*Given data*
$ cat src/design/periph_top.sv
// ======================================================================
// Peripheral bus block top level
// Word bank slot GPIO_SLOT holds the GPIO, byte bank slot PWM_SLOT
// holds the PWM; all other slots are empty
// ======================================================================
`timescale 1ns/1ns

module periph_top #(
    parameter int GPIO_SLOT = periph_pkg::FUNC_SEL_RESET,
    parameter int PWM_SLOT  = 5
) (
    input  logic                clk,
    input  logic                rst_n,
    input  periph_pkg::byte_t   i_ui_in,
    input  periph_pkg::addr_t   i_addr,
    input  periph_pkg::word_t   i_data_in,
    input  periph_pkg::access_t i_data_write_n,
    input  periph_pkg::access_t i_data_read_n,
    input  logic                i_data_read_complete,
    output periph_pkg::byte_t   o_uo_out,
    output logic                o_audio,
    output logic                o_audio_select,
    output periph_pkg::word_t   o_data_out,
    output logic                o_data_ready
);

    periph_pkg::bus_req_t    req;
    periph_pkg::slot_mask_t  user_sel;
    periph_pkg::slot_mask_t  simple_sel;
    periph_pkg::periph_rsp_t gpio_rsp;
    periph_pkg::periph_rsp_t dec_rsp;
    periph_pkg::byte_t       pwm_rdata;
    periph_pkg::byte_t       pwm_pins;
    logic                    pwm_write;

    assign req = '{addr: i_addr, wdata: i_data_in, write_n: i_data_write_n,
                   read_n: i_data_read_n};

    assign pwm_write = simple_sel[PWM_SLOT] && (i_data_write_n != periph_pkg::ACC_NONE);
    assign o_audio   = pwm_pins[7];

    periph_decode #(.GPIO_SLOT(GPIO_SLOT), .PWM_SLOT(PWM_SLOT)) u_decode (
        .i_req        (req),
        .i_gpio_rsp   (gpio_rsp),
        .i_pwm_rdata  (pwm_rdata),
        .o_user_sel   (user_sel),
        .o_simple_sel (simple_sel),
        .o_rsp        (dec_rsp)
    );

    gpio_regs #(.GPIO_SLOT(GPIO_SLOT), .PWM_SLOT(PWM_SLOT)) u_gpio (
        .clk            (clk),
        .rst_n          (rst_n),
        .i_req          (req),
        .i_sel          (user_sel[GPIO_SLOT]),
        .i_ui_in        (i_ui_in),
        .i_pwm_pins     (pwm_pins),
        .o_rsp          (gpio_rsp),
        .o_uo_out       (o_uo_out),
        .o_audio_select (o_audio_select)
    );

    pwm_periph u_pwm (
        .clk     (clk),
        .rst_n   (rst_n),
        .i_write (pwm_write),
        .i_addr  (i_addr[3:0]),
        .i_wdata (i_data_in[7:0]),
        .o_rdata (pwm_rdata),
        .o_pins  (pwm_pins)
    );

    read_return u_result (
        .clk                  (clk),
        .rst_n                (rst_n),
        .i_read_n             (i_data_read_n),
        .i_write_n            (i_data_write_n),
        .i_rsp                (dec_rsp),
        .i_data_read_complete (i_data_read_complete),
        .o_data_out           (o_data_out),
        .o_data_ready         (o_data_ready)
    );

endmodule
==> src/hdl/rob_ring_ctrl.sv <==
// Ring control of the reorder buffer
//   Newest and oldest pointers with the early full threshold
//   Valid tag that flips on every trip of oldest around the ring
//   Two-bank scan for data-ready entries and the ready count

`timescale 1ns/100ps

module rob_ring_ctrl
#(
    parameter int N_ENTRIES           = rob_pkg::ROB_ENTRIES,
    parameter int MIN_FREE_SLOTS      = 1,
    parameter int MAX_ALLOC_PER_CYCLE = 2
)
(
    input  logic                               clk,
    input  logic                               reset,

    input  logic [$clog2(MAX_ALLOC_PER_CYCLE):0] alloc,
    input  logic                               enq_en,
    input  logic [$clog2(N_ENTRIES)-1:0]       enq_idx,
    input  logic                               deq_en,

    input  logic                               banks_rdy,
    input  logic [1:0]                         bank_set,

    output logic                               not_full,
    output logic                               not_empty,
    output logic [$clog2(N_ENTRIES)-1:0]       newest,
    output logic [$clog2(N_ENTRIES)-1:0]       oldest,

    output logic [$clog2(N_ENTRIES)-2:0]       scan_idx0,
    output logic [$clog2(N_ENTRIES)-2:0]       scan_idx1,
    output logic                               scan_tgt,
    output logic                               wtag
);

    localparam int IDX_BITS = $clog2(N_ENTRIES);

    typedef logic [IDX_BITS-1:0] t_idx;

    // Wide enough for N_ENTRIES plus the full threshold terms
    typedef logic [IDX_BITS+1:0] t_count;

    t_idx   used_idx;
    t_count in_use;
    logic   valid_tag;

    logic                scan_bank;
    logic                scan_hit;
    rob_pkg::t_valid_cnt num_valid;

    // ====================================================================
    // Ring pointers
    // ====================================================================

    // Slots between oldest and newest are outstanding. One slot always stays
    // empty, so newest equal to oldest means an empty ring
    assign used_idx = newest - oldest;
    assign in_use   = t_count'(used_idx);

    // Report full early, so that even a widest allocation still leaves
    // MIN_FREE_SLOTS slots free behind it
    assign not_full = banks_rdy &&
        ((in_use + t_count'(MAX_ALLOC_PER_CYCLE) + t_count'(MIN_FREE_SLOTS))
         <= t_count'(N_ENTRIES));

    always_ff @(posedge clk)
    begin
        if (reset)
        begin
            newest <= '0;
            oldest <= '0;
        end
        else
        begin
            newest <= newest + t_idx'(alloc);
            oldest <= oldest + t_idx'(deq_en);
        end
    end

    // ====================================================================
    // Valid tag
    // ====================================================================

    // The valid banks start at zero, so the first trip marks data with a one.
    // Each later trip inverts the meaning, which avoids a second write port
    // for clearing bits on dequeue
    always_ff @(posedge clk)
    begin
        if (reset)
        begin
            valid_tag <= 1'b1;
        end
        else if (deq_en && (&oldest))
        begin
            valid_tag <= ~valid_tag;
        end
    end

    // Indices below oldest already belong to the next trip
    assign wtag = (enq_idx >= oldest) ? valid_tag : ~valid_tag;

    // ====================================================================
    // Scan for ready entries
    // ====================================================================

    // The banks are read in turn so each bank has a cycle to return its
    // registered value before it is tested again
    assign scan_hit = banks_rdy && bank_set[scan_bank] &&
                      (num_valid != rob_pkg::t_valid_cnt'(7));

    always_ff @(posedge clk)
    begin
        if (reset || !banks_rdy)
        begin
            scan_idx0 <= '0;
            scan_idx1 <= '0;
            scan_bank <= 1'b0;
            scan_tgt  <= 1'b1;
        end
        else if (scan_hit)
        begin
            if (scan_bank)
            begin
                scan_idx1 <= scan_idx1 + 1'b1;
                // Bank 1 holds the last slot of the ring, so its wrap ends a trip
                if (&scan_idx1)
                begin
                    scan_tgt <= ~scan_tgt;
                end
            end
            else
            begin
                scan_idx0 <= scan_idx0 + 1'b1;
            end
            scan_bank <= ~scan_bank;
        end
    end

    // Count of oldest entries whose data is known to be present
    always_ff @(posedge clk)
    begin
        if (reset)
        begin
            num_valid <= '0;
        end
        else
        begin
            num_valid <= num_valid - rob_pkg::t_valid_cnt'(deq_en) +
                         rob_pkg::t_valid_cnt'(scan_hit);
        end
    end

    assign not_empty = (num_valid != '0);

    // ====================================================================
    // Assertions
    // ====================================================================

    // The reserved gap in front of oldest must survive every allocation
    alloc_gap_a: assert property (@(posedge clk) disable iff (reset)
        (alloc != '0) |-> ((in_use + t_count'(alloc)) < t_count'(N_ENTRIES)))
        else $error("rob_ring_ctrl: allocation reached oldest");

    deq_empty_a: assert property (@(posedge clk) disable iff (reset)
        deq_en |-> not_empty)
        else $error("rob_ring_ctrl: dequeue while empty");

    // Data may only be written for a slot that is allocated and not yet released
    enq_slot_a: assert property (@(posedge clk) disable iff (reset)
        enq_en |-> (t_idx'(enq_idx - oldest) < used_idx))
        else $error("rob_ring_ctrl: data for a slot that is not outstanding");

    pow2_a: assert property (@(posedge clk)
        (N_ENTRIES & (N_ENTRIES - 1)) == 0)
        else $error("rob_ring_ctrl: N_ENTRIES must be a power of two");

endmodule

*Task description*
Find each line in the records holding the string "with" and show it.

*Exercise solution*
//   Newest and oldest pointers with the early full threshold
    // The valid banks start at zero, so the first trip marks data with a one.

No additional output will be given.